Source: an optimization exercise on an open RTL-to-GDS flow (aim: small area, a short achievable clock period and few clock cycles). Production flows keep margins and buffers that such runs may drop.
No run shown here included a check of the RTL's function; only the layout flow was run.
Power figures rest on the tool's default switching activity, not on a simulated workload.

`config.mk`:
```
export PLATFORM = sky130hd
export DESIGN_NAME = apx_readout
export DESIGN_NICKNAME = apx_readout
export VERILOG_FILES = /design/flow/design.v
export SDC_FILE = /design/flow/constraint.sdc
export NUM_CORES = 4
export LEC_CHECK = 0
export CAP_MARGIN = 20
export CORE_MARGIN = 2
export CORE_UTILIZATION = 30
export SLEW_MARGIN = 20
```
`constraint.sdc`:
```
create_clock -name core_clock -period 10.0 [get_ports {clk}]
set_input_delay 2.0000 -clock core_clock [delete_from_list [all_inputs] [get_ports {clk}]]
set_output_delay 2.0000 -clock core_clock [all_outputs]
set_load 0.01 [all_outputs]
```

--

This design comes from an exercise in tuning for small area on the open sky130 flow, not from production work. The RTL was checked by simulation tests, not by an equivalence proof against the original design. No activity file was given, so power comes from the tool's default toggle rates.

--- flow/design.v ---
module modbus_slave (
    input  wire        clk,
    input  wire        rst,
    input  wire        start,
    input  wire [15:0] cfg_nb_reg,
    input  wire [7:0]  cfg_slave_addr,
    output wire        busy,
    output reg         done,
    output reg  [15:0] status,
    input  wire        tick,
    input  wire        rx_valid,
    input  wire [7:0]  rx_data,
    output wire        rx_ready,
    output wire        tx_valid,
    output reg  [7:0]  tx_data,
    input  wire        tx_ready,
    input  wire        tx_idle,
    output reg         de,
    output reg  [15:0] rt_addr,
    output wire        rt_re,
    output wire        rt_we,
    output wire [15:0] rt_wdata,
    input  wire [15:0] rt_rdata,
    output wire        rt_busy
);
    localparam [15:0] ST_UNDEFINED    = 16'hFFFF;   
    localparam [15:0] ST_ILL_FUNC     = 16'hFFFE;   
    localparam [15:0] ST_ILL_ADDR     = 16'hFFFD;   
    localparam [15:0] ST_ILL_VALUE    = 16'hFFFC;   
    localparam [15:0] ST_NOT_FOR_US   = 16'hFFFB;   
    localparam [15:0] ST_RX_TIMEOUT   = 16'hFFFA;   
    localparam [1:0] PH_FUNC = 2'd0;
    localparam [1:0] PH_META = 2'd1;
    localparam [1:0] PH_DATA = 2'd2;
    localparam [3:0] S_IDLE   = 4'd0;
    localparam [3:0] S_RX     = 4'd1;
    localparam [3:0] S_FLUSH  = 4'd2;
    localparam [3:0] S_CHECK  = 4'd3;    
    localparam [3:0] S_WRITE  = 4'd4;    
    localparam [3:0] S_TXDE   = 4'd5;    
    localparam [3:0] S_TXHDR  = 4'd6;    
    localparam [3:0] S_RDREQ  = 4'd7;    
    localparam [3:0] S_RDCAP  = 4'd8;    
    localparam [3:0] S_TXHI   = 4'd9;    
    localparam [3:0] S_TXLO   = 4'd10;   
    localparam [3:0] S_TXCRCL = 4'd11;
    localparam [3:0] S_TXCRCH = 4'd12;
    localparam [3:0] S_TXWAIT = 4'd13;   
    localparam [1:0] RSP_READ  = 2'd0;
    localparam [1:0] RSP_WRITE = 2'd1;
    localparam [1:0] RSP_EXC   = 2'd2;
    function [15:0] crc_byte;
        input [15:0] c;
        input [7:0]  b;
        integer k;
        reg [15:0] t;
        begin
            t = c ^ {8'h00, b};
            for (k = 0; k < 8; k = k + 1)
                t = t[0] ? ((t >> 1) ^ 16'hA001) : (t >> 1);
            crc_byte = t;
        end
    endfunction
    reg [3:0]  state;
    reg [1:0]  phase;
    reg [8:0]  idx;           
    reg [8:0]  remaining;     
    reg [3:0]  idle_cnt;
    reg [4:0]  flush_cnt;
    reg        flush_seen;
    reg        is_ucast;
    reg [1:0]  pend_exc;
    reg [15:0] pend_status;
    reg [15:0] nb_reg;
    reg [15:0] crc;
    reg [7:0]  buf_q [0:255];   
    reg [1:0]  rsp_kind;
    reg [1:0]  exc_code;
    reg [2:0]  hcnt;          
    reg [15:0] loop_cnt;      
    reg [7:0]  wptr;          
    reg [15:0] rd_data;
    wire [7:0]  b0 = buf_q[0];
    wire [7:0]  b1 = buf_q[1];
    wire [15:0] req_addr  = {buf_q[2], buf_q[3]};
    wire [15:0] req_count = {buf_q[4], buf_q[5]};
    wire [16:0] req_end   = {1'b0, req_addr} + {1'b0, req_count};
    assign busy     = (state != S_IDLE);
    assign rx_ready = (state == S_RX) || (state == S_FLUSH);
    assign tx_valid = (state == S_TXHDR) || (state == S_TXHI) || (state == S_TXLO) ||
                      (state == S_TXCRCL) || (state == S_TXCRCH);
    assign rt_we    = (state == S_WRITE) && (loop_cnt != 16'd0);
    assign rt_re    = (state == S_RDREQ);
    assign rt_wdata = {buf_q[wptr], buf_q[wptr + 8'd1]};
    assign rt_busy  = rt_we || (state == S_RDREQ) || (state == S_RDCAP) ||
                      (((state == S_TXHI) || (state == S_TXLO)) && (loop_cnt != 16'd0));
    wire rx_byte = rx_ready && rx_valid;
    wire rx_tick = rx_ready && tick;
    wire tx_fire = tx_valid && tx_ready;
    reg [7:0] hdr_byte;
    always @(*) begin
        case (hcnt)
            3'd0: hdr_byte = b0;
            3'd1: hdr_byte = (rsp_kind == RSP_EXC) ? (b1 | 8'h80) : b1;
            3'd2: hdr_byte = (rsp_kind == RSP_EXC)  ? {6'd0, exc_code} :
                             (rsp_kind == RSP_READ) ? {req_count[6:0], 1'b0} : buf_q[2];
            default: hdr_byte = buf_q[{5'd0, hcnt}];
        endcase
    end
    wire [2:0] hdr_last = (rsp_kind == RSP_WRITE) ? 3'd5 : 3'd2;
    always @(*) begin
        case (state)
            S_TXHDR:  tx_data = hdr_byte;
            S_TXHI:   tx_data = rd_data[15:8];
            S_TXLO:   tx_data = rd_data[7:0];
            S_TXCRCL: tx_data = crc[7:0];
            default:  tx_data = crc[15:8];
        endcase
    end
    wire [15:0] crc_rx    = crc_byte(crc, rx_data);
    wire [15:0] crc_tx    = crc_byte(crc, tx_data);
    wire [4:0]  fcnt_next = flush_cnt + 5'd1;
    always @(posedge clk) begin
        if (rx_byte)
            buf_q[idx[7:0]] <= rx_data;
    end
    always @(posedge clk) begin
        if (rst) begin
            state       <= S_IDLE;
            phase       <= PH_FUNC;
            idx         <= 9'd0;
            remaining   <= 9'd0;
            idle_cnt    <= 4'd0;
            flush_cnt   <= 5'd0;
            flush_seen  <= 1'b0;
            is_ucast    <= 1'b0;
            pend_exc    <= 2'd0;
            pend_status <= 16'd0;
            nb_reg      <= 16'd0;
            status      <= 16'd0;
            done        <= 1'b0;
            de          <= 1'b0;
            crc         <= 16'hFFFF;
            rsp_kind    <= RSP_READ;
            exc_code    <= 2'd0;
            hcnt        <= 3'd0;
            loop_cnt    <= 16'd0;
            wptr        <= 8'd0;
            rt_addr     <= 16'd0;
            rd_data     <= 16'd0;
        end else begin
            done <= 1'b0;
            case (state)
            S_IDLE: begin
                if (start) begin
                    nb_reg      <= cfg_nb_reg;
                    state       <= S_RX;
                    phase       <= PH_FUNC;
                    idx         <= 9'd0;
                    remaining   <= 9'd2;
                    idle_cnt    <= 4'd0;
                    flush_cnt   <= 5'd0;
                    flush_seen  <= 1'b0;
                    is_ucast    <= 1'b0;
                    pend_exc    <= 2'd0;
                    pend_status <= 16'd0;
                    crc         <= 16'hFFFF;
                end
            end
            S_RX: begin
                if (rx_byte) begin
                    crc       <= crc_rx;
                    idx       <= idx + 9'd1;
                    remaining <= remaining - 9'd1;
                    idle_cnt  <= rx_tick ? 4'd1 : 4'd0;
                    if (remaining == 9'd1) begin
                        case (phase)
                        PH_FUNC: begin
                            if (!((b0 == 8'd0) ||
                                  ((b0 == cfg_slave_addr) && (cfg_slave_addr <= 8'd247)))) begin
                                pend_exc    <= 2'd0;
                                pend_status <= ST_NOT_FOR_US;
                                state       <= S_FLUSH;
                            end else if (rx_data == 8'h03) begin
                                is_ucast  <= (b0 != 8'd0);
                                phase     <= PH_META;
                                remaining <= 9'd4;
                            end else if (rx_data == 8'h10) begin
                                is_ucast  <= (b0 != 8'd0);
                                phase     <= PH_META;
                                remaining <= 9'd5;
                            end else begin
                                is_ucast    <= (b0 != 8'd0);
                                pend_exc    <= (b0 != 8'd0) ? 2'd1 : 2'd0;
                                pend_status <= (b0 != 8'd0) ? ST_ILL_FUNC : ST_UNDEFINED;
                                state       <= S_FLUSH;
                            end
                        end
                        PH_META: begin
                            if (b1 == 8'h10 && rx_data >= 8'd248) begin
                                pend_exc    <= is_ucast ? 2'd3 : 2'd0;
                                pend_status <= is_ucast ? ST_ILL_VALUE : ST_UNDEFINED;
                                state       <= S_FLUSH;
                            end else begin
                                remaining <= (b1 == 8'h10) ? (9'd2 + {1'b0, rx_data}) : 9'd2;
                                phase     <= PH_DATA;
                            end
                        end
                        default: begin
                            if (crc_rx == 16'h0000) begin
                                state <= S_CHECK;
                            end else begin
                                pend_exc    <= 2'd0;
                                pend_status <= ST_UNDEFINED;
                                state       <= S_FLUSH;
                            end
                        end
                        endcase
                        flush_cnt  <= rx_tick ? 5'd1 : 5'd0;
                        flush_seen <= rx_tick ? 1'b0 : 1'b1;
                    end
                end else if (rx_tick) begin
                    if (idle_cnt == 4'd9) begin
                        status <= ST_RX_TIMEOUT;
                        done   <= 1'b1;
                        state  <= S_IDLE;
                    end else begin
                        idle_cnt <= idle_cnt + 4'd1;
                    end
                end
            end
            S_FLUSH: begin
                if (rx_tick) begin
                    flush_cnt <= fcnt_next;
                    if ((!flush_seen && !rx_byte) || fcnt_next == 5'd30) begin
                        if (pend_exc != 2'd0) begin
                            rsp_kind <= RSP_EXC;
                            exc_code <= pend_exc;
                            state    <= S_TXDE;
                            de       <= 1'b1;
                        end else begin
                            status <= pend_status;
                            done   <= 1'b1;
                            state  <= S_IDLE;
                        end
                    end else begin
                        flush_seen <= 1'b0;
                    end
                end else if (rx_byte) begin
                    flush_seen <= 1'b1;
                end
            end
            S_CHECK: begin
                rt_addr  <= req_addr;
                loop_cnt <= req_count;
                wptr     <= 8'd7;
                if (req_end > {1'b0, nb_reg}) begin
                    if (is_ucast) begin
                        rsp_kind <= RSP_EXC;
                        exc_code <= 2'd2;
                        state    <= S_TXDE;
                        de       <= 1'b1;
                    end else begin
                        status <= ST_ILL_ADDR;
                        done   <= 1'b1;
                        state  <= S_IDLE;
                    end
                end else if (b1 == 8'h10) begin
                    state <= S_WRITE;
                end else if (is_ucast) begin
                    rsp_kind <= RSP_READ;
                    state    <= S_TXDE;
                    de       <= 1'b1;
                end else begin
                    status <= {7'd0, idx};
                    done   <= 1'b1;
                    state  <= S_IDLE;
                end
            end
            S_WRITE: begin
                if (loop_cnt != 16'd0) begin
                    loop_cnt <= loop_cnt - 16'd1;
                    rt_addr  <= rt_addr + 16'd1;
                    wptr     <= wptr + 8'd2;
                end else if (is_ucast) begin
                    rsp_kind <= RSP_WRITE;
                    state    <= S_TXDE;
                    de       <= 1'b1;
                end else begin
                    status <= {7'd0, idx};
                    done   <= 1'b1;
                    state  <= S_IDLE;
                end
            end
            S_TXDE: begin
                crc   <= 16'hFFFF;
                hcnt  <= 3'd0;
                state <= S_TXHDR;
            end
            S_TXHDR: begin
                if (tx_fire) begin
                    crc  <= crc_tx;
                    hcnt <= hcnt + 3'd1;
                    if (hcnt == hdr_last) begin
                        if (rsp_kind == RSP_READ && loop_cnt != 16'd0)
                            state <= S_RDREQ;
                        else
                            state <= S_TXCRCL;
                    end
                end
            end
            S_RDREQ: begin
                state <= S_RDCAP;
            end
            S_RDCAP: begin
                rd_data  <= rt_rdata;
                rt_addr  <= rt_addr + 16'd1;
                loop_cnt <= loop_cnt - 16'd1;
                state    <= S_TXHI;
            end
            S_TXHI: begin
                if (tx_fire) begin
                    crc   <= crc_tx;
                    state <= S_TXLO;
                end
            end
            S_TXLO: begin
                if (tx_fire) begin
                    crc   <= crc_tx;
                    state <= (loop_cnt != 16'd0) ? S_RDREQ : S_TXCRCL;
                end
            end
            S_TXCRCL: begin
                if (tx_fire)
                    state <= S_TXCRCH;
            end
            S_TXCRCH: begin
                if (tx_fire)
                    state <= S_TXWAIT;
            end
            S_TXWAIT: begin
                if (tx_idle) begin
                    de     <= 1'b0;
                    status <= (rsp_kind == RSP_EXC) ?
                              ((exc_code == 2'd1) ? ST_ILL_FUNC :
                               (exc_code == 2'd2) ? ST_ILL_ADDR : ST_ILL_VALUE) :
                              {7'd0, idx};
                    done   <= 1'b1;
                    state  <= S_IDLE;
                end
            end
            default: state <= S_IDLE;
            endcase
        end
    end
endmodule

* **Activity**
Reprint exactly the lines above that start at the one with "b0 = buf_q[0];" and end at the one with "(state == S_RDREQ);", keeping both and adding none.

* **Completed task**
    wire [7:0]  b0 = buf_q[0];
    wire [7:0]  b1 = buf_q[1];
    wire [15:0] req_addr  = {buf_q[2], buf_q[3]};
    wire [15:0] req_count = {buf_q[4], buf_q[5]};
    wire [16:0] req_end   = {1'b0, req_addr} + {1'b0, req_count};
    assign busy     = (state != S_IDLE);
    assign rx_ready = (state == S_RX) || (state == S_FLUSH);
    assign tx_valid = (state == S_TXHDR) || (state == S_TXHI) || (state == S_TXLO) ||
                      (state == S_TXCRCL) || (state == S_TXCRCH);
    assign rt_we    = (state == S_WRITE) && (loop_cnt != 16'd0);
    assign rt_re    = (state == S_RDREQ);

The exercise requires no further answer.